Work to be completed: From the line with "-- kinds of" through the line with "Multi-Input combinational cell,28,246", inclusive, return each line of the data below exactly and leave the rest out.

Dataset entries
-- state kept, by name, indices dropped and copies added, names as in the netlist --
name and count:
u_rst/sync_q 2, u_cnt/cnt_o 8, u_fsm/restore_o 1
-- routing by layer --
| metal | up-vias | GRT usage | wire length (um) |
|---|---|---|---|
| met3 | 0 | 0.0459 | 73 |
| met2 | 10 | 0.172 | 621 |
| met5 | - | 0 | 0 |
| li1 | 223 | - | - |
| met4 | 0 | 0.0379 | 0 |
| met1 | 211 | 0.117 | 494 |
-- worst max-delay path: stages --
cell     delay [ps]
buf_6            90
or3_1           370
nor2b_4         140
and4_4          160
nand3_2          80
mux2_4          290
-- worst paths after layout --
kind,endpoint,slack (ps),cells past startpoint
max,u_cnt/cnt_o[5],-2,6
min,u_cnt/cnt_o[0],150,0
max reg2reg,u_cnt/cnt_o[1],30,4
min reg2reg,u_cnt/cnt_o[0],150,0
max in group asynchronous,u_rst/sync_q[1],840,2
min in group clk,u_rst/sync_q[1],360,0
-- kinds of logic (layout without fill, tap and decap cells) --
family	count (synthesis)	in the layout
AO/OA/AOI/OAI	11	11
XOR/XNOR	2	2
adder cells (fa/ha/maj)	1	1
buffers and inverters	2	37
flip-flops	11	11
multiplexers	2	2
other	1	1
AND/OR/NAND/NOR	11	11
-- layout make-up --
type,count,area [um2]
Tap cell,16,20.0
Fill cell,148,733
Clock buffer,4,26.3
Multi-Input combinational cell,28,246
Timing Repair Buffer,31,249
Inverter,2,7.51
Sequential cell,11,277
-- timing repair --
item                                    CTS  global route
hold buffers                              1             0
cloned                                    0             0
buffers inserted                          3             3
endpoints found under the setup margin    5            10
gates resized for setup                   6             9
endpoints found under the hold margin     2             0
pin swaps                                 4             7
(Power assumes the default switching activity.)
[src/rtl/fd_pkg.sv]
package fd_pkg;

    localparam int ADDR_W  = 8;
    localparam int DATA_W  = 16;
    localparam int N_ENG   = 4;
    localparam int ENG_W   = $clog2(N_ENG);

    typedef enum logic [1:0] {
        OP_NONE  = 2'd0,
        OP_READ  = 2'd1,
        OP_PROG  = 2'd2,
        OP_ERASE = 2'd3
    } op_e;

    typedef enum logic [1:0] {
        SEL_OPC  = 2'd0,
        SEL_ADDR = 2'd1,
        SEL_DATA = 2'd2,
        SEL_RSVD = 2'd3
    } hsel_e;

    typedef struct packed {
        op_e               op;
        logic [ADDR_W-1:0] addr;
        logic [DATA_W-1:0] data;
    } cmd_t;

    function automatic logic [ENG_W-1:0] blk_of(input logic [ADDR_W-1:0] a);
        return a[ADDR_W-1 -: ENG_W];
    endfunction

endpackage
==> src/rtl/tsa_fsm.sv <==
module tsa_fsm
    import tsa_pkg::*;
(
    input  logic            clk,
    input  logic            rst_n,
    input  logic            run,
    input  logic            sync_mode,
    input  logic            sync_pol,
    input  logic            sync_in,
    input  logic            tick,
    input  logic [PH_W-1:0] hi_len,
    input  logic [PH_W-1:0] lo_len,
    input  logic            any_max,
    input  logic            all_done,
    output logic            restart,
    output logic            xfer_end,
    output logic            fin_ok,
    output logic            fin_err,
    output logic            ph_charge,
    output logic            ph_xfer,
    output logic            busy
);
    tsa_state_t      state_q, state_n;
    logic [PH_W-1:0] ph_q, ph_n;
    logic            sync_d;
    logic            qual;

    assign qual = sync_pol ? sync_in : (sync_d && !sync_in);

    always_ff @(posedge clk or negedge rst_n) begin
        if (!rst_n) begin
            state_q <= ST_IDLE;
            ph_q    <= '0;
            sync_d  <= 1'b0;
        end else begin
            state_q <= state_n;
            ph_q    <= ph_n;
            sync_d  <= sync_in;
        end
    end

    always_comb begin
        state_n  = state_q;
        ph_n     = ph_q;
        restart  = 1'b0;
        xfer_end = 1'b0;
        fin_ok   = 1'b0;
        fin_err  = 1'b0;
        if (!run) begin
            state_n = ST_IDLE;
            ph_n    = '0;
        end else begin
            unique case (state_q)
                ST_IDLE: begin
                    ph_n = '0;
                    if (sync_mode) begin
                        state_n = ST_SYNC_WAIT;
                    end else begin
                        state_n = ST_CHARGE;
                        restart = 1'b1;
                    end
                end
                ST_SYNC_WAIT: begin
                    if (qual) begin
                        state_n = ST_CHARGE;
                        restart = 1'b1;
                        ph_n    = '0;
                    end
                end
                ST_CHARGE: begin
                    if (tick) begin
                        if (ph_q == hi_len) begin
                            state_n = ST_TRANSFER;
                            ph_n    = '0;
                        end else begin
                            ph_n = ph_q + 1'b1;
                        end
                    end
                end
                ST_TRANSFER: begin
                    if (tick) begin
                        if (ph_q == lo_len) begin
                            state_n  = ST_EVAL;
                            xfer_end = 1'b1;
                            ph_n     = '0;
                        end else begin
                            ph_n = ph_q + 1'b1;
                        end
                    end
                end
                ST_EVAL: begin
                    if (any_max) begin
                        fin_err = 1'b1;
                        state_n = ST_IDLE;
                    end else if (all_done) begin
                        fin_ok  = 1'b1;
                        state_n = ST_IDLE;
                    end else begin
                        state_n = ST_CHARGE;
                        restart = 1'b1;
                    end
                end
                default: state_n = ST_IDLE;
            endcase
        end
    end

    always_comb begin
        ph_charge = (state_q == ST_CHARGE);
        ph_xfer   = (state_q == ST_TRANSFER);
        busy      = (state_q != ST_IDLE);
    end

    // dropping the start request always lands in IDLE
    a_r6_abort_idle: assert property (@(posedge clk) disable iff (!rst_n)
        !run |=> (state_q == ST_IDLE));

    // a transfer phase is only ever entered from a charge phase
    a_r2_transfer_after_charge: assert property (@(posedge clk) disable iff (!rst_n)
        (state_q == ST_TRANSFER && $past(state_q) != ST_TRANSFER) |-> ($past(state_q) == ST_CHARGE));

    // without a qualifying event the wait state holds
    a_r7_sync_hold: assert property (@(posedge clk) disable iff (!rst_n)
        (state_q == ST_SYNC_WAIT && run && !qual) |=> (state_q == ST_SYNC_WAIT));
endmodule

...

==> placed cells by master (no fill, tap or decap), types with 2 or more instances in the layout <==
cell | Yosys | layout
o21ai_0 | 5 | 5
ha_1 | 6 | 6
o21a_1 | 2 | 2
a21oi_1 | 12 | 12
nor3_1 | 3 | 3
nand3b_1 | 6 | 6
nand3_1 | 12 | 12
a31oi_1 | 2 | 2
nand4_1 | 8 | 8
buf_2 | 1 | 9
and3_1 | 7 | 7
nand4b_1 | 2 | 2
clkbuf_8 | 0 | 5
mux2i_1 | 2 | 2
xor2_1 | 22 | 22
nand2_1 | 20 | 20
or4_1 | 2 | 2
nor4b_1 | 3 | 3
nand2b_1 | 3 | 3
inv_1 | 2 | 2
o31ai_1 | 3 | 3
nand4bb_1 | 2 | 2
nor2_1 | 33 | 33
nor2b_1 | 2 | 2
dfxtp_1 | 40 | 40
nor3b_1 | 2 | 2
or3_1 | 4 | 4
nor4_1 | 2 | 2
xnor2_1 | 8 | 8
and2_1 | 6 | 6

Exercise result:
-- kinds of logic (layout without fill, tap and decap cells) --
family	count (synthesis)	in the layout
AO/OA/AOI/OAI	11	11
XOR/XNOR	2	2
adder cells (fa/ha/maj)	1	1
buffers and inverters	2	37
flip-flops	11	11
multiplexers	2	2
other	1	1
AND/OR/NAND/NOR	11	11
-- layout make-up --
type,count,area [um2]
Tap cell,16,20.0
Fill cell,148,733
Clock buffer,4,26.3
Multi-Input combinational cell,28,246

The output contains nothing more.